我的输入是许多文本文件。我希望我的map reduce程序将所有文件名和与文件名相关联的句子写入一个输出文件中,其中我只希望从映射器发出文件名(键)和相关句子(值)。reducer将收集键和所有值,并在输出中写入文件名及其相关语句

以下是我的mapper和reducer的代码:

public class WordCount {
    public static class Map extends MapReduceBase implements Mapper<LongWritable,
    Text, Text, Text> {
        public void map(LongWritable key, Text value, OutputCollector<Text,Text>
        output, Reporter reporter) throws IOException {
            String filename = new String();
            FileSplit filesplit = (FileSplit)reporter.getInputSplit();
            filename=filesplit.getPath().getName();
            output.collect(new Text(filename), value);
        }
    }
    public static class Reduce extends MapReduceBase implements Reducer<Text, Text,
    Text, Text> {
        public void reduce(Text key, Iterable<Text> values, OutputCollector<Text,
        Text> output, Reporter reporter) throws IOException {
            StringBuilder builder = new StringBuilder();
            for(Text value : values) {
                String str = value.toString();
                builder.append(str);
            }
            String valueToWrite=builder.toString();
            output.collect(key, new Text(valueToWrite));
        }
        @Override
        public void reduce(Text arg0, Iterator<Text> arg1,
        OutputCollector<Text, Text> arg2, Reporter arg3)

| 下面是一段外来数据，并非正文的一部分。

**src/rtl/boot_rom_pkg.sv**
```systemverilog
// Shared types and defaults for the boot ROM arbiter.
// Holds the port-id enum, the response record and the ROM geometry defaults.
package boot_rom_pkg;

   localparam int ROM_ADDR_W_DEF = 10;
   localparam int ROM_DEPTH_DEF  = 839;

   typedef enum logic {
      PORT_INSTR = 1'b0,
      PORT_DATA  = 1'b1
   } port_e;

   // One record per granted access; it is the whole read pipeline.
   typedef struct packed {
      logic  valid;
      port_e port;
      logic  err;
   } rsp_rec_t;

endpackage

```
**src/rtl/boot_rom_addr_chk.sv**
```systemverilog
// Combinational address checker: extracts the ROM word index from a byte
// address and flags addresses outside the populated ROM.
module boot_rom_addr_chk
   import boot_rom_pkg::*;
#(
   parameter int ROM_ADDR_W = ROM_ADDR_W_DEF,
   parameter int ROM_DEPTH  = ROM_DEPTH_DEF
) (
   input  logic [31:0]           addr,
   output logic [ROM_ADDR_W-1:0] word,
   output logic                  range_err
);

   logic unused_byte_bits;

   assign word             = addr[ROM_ADDR_W+1:2];
   assign unused_byte_bits = ^addr[1:0];

   // Upper bits beyond the ROM window, or a word past the last populated one.
   assign range_err = (|addr[31:ROM_ADDR_W+2]) || (32'(word) >= 32'(ROM_DEPTH));

endmodule

```
**src/rtl/boot_rom_arbiter.sv**
```systemverilog
// Two-port (instruction/data) arbiter in front of a single-cycle boot ROM.
// Round-robin arbitration when BOOT_ROM_ARB_RR_EN is defined, else fixed instr priority.
module boot_rom_arbiter
   import boot_rom_pkg::*;
#(
   parameter int ROM_ADDR_W = ROM_ADDR_W_DEF,
   parameter int ROM_DEPTH  = ROM_DEPTH_DEF
) (
   input  logic                  CLK,
   input  logic                  RSTN,
   input  logic                  instr_req_i,
   input  logic [31:0]           instr_addr_i,
   output logic                  instr_gnt_o,
   output logic                  instr_rvalid_o,
   output logic [31:0]           instr_rdata_o,
   input  logic                  data_req_i,
   input  logic                  data_we_i,
   input  logic [31:0]           data_addr_i,
   output logic                  data_gnt_o,
   output logic                  data_rvalid_o,
   output logic [31:0]           data_rdata_o,
   output logic                  data_err_o,
   output logic                  rom_csn_o,
   output logic [ROM_ADDR_W-1:0] rom_addr_o,
   input  logic [31:0]           rom_rdata_i
);

   logic [ROM_ADDR_W-1:0] instr_word;
   logic [ROM_ADDR_W-1:0] data_word;
   logic                  instr_range_err;
   logic                  data_range_err;
   port_e                 favoured;
   port_e                 sel_port;
   logic                  sel_err;
   rsp_rec_t              rsp_q;
   rsp_rec_t              rsp_d;
   logic                  rsp_live;

   boot_rom_addr_chk #(
      .ROM_ADDR_W (ROM_ADDR_W),
      .ROM_DEPTH  (ROM_DEPTH)
   ) u_instr_chk (
      .addr      (instr_addr_i),
      .word      (instr_word),
      .range_err (instr_range_err)
   );

   boot_rom_addr_chk #(
      .ROM_ADDR_W (ROM_ADDR_W),
      .ROM_DEPTH  (ROM_DEPTH)
   ) u_data_chk (
      .addr      (data_addr_i),
      .word      (data_word),
      .range_err (data_range_err)
   );

`ifdef BOOT_ROM_ARB_RR_EN
   port_e rr_ptr;

   // Pointer only moves on contested cycles and then favours the loser.
   always_ff @(posedge CLK) begin
      if (!RSTN) begin
         rr_ptr <= PORT_INSTR;
      end else if (instr_req_i && data_req_i) begin
         rr_ptr <= (sel_port == PORT_INSTR) ? PORT_DATA : PORT_INSTR;
      end
   end

   assign favoured = rr_ptr;
`else
   assign favoured = PORT_INSTR;
`endif

   always_comb begin
      instr_gnt_o = 1'b0;
      data_gnt_o  = 1'b0;
      sel_port    = PORT_INSTR;
      sel_err     = 1'b0;
      rom_csn_o   = 1'b1;
      rom_addr_o  = '0;
      if (RSTN && (instr_req_i || data_req_i)) begin
         if (instr_req_i && data_req_i) begin
            sel_port = favoured;
         end else if (data_req_i) begin
            sel_port = PORT_DATA;
         end
         if (sel_port == PORT_INSTR) begin
            instr_gnt_o = 1'b1;
            sel_err     = instr_range_err;
            rom_addr_o  = instr_word;
         end else begin
            data_gnt_o  = 1'b1;
            sel_err     = data_range_err || data_we_i;
            rom_addr_o  = data_word;
         end
         // Erroneous accesses are granted but never touch the ROM.
         rom_csn_o = sel_err;
      end
   end

   always_comb begin
      rsp_d       = '0;
      rsp_d.valid = instr_gnt_o || data_gnt_o;
      rsp_d.port  = sel_port;
      rsp_d.err   = sel_err;
   end

   always_ff @(posedge CLK) begin
      if (!RSTN) begin
         rsp_q <= '0;
      end else begin
         rsp_q <= rsp_d;
      end
   end

   // Gating with RSTN also suppresses a response left over from before reset.
   always_comb begin
      rsp_live       = RSTN && rsp_q.valid;
      instr_rvalid_o = rsp_live && (rsp_q.port == PORT_INSTR);
      data_rvalid_o  = rsp_live && (rsp_q.port == PORT_DATA);
      data_err_o     = data_rvalid_o && rsp_q.err;
      instr_rdata_o  = (instr_rvalid_o && !rsp_q.err) ? rom_rdata_i : 32'h0;
      data_rdata_o   = (data_rvalid_o && !rsp_q.err) ? rom_rdata_i : 32'h0;
   end

endmodule

```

        throws IOException {
        }
    }
    public static void main(String[] args) throws Exception {
        JobConf conf = new JobConf(WordCount.class);
        conf.setJobName("wordcount");
        conf.setMapperClass(Map.class);
        conf.setReducerClass(Reduce.class);
        conf.setJarByClass(WordCount.class);
        conf.setOutputKeyClass(Text.class);
        conf.setOutputValueClass(Text.class);
        conf.setInputFormat(TextInputFormat.class);
        conf.setOutputFormat(TextOutputFormat.class);
        conf.setNumReduceTasks(1);
        FileInputFormat.setInputPaths(conf, new Path(args[0]));
        FileOutputFormat.setOutputPath(conf, new Path(args[1]));
        JobClient.runJob(conf);
    }
}

结果如下:

14/03/21 00:38:27 WARN util.NativeCodeLoader: Unable to load native-hadoop library   
for your platform... using builtin-java classes where applicable
14/03/21 00:38:27 WARN mapred.JobClient: Use GenericOptionsParser for parsing the 
arguments. Applications should implement Tool for the same.

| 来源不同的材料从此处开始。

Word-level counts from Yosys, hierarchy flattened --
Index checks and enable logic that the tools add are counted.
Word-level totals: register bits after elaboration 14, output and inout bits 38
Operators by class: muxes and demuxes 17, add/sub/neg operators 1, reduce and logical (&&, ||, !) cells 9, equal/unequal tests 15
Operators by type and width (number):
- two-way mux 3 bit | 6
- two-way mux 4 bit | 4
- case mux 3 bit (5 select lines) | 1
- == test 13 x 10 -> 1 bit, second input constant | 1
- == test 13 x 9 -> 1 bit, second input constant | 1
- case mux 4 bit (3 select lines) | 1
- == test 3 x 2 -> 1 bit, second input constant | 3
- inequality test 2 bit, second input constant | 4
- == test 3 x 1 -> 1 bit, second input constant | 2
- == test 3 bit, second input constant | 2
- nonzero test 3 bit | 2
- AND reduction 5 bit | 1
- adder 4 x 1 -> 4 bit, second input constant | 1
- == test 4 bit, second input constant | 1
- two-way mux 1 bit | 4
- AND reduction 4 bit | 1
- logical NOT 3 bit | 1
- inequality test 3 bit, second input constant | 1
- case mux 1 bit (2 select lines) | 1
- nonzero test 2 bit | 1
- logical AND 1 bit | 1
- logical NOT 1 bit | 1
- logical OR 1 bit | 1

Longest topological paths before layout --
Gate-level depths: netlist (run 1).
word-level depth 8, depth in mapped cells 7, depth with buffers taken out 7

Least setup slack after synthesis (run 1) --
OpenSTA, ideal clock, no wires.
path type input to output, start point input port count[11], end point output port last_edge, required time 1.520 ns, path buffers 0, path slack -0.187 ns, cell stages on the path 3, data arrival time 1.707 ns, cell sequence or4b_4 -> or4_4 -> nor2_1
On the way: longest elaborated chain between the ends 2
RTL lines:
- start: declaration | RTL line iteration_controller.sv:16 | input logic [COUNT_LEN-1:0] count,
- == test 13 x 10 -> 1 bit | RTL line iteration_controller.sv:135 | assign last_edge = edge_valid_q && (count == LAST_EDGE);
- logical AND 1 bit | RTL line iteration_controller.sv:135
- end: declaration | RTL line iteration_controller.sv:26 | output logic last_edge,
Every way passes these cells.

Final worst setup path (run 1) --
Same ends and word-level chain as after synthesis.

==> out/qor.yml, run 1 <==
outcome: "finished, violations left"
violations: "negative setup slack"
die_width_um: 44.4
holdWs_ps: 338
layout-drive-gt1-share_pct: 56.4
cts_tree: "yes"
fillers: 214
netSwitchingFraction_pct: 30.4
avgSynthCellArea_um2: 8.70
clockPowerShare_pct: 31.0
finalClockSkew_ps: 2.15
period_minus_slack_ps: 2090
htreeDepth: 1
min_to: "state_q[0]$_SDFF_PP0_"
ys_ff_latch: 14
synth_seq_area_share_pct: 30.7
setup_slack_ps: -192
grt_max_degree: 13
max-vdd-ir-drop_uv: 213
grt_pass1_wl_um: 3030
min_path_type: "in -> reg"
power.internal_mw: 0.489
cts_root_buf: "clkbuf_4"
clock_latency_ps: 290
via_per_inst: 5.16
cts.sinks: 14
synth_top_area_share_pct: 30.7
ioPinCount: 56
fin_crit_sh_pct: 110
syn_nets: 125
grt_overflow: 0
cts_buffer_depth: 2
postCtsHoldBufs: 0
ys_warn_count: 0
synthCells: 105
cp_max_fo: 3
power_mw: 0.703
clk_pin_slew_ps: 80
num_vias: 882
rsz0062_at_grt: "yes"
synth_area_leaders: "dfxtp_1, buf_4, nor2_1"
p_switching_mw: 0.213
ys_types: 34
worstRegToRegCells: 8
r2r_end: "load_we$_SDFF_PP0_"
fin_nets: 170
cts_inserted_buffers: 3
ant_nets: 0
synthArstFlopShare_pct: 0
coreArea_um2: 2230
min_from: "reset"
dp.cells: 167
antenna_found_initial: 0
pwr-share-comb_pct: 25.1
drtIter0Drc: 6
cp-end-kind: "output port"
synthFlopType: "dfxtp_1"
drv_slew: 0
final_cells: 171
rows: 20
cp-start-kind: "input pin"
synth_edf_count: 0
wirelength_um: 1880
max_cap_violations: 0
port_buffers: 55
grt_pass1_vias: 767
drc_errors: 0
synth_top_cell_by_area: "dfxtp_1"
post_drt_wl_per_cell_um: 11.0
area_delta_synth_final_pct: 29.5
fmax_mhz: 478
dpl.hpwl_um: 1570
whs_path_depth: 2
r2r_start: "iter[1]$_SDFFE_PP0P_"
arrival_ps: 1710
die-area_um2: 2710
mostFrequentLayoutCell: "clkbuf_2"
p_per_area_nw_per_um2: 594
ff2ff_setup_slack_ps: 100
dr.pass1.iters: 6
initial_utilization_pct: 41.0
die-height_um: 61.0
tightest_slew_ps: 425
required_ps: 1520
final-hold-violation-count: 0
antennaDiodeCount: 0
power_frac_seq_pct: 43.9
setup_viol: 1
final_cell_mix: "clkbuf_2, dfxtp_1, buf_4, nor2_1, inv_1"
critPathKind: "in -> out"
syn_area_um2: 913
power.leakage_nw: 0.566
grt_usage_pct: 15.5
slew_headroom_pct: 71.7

14/03/21 00:38:27 WARN mapred.JobClient: No job jar file set.  User classes may not  
be found. See JobConf(Class) or JobConf#setJar(String).

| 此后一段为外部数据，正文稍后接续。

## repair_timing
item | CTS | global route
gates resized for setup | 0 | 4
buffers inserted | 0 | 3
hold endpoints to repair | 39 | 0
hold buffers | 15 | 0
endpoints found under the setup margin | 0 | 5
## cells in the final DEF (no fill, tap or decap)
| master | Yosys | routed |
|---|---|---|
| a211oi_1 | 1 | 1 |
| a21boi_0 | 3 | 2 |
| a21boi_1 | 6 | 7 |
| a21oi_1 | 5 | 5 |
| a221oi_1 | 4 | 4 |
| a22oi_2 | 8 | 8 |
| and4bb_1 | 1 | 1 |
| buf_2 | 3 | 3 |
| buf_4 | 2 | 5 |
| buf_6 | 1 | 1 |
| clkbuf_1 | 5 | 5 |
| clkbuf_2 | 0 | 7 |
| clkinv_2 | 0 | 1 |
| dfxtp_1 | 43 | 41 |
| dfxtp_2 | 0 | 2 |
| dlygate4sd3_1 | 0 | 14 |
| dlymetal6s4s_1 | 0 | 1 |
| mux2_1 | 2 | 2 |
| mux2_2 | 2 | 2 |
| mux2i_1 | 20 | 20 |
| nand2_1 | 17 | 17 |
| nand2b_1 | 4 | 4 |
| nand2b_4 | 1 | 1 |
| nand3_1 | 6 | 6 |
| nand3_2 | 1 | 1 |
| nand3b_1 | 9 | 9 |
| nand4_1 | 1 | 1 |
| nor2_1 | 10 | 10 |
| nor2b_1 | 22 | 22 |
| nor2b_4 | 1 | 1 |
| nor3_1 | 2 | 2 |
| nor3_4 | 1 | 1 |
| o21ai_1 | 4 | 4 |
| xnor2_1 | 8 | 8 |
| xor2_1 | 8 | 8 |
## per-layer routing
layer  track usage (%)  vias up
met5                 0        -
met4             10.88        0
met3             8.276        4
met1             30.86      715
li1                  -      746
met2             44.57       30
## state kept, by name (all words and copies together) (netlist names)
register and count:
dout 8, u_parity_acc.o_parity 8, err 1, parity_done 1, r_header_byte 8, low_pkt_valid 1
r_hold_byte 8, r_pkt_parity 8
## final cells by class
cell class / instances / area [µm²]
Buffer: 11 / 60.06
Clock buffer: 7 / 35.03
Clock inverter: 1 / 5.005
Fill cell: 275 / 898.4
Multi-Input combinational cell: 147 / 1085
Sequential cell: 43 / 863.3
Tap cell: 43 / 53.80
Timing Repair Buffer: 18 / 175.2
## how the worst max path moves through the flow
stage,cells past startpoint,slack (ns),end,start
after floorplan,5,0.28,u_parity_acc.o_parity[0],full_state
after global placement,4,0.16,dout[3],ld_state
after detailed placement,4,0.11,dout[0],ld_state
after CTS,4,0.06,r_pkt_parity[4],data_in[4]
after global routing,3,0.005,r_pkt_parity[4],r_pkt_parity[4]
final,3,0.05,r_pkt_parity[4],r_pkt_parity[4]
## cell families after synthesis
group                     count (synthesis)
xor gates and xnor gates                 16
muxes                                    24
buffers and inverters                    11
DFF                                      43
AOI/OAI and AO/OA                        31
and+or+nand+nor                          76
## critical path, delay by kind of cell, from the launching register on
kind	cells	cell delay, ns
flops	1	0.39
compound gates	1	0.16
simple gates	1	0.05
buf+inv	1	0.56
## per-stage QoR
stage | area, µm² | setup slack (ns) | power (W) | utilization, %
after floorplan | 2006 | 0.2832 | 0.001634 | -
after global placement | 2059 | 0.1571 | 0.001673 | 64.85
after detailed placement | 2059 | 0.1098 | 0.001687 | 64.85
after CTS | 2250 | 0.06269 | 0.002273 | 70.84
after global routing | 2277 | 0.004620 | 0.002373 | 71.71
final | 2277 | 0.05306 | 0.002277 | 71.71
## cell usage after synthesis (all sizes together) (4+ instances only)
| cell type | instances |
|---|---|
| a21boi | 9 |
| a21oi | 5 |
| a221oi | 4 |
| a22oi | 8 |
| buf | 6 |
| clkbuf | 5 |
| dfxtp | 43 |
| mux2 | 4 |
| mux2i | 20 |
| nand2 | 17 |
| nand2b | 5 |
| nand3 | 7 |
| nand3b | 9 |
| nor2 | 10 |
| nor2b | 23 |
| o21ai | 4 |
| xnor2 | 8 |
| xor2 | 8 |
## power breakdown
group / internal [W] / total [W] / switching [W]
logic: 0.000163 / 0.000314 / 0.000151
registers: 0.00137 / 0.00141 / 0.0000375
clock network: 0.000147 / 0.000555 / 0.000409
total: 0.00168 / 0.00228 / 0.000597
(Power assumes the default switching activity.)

14/03/21 00:38:27 WARN snappy.LoadSnappy: Snappy native library not loaded
14/03/21 00:38:27 INFO mapred.FileInputFormat: Total input paths to process : 2
14/03/21 00:38:27 INFO mapred.JobClient: Running job: job_local_0001
14/03/21 00:38:27 INFO util.ProcessTree: setsid exited with exit code 0
14/03/21 00:38:27 INFO mapred.Task:  Using ResourceCalculatorPlugin : 
org.apache.hadoop.util.LinuxResourceCalculatorPlugin@4911b910
14/03/21 00:38:27 INFO mapred.MapTask: numReduceTasks: 1
14/03/21 00:38:27 INFO mapred.MapTask: io.sort.mb = 100
14/03/21 00:38:27 INFO mapred.MapTask: data buffer = 79691776/99614720
14/03/21 00:38:27 INFO mapred.MapTask: record buffer = 262144/327680
14/03/21 00:38:27 INFO mapred.MapTask: Starting flush of map output
14/03/21 00:38:27 INFO mapred.MapTask: Finished spill 0
14/03/21 00:38:27 INFO mapred.Task: Task:attempt_local_0001_m_000000_0 is done. And  
is in the process of commiting
14/03/21 00:38:28 INFO mapred.JobClient:  map 0% reduce 0%
14/03/21 00:38:30 INFO mapred.LocalJobRunner:  
file:/root/Desktop/wordcount/sample.txt:0+5371
14/03/21 00:38:30 INFO mapred.Task: Task 'attempt_local_0001_m_000000_0' done.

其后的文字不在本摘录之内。